* **Problem requirements**
Only one stretch of the listing below is wanted. Give it again exactly, from the line with "sq um (+3.6%) |" through the line with "786 (-17%) |".

========================================

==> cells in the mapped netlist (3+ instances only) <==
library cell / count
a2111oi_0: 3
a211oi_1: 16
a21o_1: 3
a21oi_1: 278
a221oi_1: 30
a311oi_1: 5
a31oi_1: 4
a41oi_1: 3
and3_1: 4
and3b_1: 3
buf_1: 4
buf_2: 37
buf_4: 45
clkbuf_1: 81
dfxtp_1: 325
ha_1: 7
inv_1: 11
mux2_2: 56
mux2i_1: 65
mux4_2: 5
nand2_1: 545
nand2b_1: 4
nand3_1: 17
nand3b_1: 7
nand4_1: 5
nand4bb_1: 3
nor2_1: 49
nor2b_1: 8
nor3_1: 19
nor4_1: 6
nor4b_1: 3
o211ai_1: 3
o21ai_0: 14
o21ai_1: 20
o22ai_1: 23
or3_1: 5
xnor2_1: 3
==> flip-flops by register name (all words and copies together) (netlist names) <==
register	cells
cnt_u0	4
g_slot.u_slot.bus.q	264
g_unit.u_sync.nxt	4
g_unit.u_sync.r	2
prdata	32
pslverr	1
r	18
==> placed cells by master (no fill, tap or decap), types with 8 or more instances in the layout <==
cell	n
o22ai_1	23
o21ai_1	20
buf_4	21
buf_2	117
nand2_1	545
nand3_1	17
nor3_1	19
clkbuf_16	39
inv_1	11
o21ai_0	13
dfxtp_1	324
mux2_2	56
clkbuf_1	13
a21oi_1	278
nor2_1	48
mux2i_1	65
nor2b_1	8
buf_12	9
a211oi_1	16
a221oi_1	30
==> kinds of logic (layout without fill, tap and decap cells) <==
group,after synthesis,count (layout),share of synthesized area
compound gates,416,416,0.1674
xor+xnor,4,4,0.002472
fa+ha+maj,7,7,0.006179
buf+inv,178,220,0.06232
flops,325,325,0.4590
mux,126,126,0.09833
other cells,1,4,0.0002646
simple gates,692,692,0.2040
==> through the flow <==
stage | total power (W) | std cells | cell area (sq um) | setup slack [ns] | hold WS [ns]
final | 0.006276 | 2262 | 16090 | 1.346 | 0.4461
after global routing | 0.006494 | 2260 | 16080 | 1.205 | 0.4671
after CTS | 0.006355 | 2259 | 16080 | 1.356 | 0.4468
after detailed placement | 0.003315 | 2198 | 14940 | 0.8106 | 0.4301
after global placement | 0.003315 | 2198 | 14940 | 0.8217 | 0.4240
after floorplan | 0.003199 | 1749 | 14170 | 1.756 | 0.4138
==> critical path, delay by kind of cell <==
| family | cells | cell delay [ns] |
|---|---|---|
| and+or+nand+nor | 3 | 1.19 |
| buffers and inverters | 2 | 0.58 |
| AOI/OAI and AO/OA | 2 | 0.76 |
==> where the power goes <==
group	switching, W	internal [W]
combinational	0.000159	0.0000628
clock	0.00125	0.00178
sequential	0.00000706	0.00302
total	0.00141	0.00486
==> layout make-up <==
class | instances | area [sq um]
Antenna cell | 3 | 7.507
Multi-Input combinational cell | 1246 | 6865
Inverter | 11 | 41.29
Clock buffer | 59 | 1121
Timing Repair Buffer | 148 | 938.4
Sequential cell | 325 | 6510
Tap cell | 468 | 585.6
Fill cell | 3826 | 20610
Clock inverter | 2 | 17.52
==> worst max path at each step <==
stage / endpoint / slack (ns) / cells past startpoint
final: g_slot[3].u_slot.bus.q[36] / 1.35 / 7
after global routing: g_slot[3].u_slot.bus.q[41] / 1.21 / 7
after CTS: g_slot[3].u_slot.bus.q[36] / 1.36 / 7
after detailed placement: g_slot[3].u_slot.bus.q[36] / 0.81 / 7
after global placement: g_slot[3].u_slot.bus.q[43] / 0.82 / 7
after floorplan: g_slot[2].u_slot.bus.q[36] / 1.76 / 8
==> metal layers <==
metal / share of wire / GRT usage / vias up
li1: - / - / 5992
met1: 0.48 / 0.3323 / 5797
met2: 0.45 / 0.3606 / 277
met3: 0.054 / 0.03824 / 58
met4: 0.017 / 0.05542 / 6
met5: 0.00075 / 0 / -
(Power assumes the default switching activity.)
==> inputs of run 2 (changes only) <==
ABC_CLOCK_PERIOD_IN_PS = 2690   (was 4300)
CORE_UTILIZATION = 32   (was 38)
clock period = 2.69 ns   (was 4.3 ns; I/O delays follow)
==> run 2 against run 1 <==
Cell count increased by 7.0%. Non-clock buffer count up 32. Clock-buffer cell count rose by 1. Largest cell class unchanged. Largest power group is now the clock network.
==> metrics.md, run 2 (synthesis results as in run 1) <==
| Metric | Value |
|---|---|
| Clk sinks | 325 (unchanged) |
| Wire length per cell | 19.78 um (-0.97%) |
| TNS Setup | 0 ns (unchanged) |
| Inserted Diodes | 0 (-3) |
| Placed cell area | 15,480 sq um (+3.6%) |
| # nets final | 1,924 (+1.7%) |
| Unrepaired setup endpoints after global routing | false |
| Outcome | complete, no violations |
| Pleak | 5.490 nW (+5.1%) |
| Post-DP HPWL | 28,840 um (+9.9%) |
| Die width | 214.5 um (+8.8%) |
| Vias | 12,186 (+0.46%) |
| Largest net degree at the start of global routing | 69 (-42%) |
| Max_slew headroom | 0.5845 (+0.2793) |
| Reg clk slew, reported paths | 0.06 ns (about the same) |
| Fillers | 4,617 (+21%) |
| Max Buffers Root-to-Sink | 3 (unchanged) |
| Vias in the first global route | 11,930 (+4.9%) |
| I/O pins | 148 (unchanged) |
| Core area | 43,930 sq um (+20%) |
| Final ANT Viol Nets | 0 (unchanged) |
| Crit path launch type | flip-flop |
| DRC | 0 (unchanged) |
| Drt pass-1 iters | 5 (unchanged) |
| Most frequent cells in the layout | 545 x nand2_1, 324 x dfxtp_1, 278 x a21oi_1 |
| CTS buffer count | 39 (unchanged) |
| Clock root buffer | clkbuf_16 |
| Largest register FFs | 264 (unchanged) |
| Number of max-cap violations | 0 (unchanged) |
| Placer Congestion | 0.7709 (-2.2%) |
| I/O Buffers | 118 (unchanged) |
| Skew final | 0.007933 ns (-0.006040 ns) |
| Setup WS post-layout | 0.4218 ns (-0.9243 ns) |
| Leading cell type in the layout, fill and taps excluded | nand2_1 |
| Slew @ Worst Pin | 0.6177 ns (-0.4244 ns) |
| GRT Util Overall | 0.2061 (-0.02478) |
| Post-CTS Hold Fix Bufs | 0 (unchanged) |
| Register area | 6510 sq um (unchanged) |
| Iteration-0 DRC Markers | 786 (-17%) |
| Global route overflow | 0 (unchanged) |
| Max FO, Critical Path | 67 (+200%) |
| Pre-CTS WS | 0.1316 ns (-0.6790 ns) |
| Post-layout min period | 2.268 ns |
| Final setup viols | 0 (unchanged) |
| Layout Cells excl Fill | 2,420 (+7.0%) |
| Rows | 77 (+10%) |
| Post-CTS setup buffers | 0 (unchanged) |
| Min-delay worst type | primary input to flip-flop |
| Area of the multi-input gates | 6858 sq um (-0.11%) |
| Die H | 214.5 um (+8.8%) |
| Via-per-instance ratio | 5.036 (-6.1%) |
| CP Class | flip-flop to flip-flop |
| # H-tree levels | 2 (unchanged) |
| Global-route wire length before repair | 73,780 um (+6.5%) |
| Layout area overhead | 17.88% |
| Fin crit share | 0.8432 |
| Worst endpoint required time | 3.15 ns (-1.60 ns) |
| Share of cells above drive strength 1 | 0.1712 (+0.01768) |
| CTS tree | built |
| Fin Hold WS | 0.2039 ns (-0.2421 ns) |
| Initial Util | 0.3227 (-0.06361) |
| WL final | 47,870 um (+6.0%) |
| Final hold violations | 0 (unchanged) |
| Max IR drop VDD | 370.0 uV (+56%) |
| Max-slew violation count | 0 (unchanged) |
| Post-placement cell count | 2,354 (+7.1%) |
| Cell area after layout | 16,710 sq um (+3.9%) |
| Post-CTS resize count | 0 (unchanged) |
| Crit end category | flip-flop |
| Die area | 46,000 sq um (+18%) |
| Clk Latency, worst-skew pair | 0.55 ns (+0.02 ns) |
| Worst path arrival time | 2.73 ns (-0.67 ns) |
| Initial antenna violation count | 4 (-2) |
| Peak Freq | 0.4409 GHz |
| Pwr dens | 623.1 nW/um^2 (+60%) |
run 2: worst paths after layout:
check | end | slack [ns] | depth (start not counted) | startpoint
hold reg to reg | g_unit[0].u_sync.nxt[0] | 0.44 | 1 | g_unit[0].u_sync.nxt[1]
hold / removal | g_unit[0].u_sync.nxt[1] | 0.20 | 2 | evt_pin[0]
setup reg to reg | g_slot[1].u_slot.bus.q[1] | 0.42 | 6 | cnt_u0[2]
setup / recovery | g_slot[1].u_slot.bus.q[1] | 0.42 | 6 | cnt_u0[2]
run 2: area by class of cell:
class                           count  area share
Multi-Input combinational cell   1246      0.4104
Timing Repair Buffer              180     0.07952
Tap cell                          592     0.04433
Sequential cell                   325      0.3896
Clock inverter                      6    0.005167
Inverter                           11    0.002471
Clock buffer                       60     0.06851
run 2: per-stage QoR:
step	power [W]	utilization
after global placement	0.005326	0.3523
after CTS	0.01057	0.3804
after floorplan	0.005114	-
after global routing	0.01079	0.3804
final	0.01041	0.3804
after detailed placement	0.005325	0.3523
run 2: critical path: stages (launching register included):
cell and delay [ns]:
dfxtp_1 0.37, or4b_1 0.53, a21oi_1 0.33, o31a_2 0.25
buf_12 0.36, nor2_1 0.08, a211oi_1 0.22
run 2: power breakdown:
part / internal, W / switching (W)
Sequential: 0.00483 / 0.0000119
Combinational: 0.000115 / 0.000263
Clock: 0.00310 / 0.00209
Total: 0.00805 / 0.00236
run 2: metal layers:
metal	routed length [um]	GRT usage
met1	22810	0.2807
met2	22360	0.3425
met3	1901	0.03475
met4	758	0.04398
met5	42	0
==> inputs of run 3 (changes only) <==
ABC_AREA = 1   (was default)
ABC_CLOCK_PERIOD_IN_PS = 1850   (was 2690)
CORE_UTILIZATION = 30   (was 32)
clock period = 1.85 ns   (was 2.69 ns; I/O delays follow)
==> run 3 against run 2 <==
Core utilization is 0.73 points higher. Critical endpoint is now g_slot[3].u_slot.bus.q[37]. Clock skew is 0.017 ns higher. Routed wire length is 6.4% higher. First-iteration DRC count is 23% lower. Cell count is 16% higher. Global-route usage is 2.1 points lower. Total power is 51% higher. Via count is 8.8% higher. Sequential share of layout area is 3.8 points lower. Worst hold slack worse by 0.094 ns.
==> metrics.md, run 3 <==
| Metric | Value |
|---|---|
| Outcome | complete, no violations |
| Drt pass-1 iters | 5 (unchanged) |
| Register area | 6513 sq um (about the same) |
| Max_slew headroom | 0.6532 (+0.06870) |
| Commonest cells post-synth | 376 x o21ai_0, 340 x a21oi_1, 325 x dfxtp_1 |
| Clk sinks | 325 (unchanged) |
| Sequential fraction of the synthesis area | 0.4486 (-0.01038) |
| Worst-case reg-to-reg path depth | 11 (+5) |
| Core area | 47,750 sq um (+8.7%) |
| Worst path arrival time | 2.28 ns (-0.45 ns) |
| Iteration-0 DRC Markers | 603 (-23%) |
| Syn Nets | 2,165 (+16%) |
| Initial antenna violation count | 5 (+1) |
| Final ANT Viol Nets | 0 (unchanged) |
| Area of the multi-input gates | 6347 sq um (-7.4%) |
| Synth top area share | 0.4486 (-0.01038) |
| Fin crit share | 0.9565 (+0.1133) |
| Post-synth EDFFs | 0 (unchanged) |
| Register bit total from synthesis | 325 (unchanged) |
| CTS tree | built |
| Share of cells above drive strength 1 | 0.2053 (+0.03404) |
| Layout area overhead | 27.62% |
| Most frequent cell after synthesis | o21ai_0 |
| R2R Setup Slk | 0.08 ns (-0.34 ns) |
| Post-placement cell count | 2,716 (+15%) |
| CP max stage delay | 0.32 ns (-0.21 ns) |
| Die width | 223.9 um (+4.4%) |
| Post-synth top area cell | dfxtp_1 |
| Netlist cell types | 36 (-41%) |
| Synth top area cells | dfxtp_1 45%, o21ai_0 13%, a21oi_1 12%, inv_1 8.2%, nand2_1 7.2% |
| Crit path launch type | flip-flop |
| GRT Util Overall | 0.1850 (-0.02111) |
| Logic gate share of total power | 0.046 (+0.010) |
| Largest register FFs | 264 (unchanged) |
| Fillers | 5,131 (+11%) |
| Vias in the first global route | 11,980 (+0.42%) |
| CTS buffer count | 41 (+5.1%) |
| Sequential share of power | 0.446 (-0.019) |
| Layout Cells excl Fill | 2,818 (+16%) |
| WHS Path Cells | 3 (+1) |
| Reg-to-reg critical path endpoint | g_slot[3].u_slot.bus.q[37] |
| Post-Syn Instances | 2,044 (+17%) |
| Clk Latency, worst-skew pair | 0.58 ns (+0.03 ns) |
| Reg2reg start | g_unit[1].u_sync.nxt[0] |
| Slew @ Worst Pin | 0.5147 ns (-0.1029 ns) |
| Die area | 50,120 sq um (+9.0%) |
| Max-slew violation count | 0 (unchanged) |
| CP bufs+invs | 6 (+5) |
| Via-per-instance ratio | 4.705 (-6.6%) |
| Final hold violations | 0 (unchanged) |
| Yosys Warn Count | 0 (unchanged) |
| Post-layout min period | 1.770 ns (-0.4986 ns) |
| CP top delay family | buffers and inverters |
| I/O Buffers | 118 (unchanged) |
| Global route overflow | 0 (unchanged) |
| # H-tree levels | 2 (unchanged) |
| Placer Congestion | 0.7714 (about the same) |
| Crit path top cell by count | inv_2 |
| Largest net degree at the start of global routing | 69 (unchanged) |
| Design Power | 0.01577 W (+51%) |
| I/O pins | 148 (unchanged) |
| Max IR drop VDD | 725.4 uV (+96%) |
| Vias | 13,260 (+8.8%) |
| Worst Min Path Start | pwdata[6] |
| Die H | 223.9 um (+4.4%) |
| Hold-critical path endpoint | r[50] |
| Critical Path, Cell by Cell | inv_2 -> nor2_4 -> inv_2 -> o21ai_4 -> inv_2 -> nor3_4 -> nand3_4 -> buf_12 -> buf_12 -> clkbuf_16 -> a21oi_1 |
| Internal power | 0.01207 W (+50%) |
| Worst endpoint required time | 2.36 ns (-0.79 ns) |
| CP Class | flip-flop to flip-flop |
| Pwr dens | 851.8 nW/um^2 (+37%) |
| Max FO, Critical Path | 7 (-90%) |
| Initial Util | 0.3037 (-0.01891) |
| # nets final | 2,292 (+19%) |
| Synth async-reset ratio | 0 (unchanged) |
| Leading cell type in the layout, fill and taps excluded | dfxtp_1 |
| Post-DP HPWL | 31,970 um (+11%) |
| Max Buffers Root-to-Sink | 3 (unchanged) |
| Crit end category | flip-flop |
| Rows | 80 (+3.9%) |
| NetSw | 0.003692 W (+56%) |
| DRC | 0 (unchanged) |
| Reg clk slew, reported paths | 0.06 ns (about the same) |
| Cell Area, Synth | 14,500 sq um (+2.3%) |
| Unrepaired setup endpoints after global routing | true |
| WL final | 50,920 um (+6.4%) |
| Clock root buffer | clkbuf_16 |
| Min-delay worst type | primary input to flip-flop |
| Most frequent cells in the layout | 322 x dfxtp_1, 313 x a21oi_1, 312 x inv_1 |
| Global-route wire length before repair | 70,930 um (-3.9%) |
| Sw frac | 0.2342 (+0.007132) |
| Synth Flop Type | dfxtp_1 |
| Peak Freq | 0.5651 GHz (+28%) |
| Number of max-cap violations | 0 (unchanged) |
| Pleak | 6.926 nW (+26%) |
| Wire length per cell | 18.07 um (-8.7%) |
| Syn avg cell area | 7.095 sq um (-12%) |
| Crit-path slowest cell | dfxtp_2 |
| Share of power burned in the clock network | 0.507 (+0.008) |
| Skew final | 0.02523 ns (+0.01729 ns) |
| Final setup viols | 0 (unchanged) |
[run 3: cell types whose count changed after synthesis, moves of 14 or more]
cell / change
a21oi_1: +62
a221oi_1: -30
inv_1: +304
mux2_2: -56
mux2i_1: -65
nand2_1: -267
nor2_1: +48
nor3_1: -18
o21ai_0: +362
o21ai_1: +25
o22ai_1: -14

========================================

* **Solution to this task**
| Placed cell area | 15,480 sq um (+3.6%) |
| # nets final | 1,924 (+1.7%) |
| Unrepaired setup endpoints after global routing | false |
| Outcome | complete, no violations |
| Pleak | 5.490 nW (+5.1%) |
| Post-DP HPWL | 28,840 um (+9.9%) |
| Die width | 214.5 um (+8.8%) |
| Vias | 12,186 (+0.46%) |
| Largest net degree at the start of global routing | 69 (-42%) |
| Max_slew headroom | 0.5845 (+0.2793) |
| Reg clk slew, reported paths | 0.06 ns (about the same) |
| Fillers | 4,617 (+21%) |
| Max Buffers Root-to-Sink | 3 (unchanged) |
| Vias in the first global route | 11,930 (+4.9%) |
| I/O pins | 148 (unchanged) |
| Core area | 43,930 sq um (+20%) |
| Final ANT Viol Nets | 0 (unchanged) |
| Crit path launch type | flip-flop |
| DRC | 0 (unchanged) |
| Drt pass-1 iters | 5 (unchanged) |
| Most frequent cells in the layout | 545 x nand2_1, 324 x dfxtp_1, 278 x a21oi_1 |
| CTS buffer count | 39 (unchanged) |
| Clock root buffer | clkbuf_16 |
| Largest register FFs | 264 (unchanged) |
| Number of max-cap violations | 0 (unchanged) |
| Placer Congestion | 0.7709 (-2.2%) |
| I/O Buffers | 118 (unchanged) |
| Skew final | 0.007933 ns (-0.006040 ns) |
| Setup WS post-layout | 0.4218 ns (-0.9243 ns) |
| Leading cell type in the layout, fill and taps excluded | nand2_1 |
| Slew @ Worst Pin | 0.6177 ns (-0.4244 ns) |
| GRT Util Overall | 0.2061 (-0.02478) |
| Post-CTS Hold Fix Bufs | 0 (unchanged) |
| Register area | 6510 sq um (unchanged) |
| Iteration-0 DRC Markers | 786 (-17%) |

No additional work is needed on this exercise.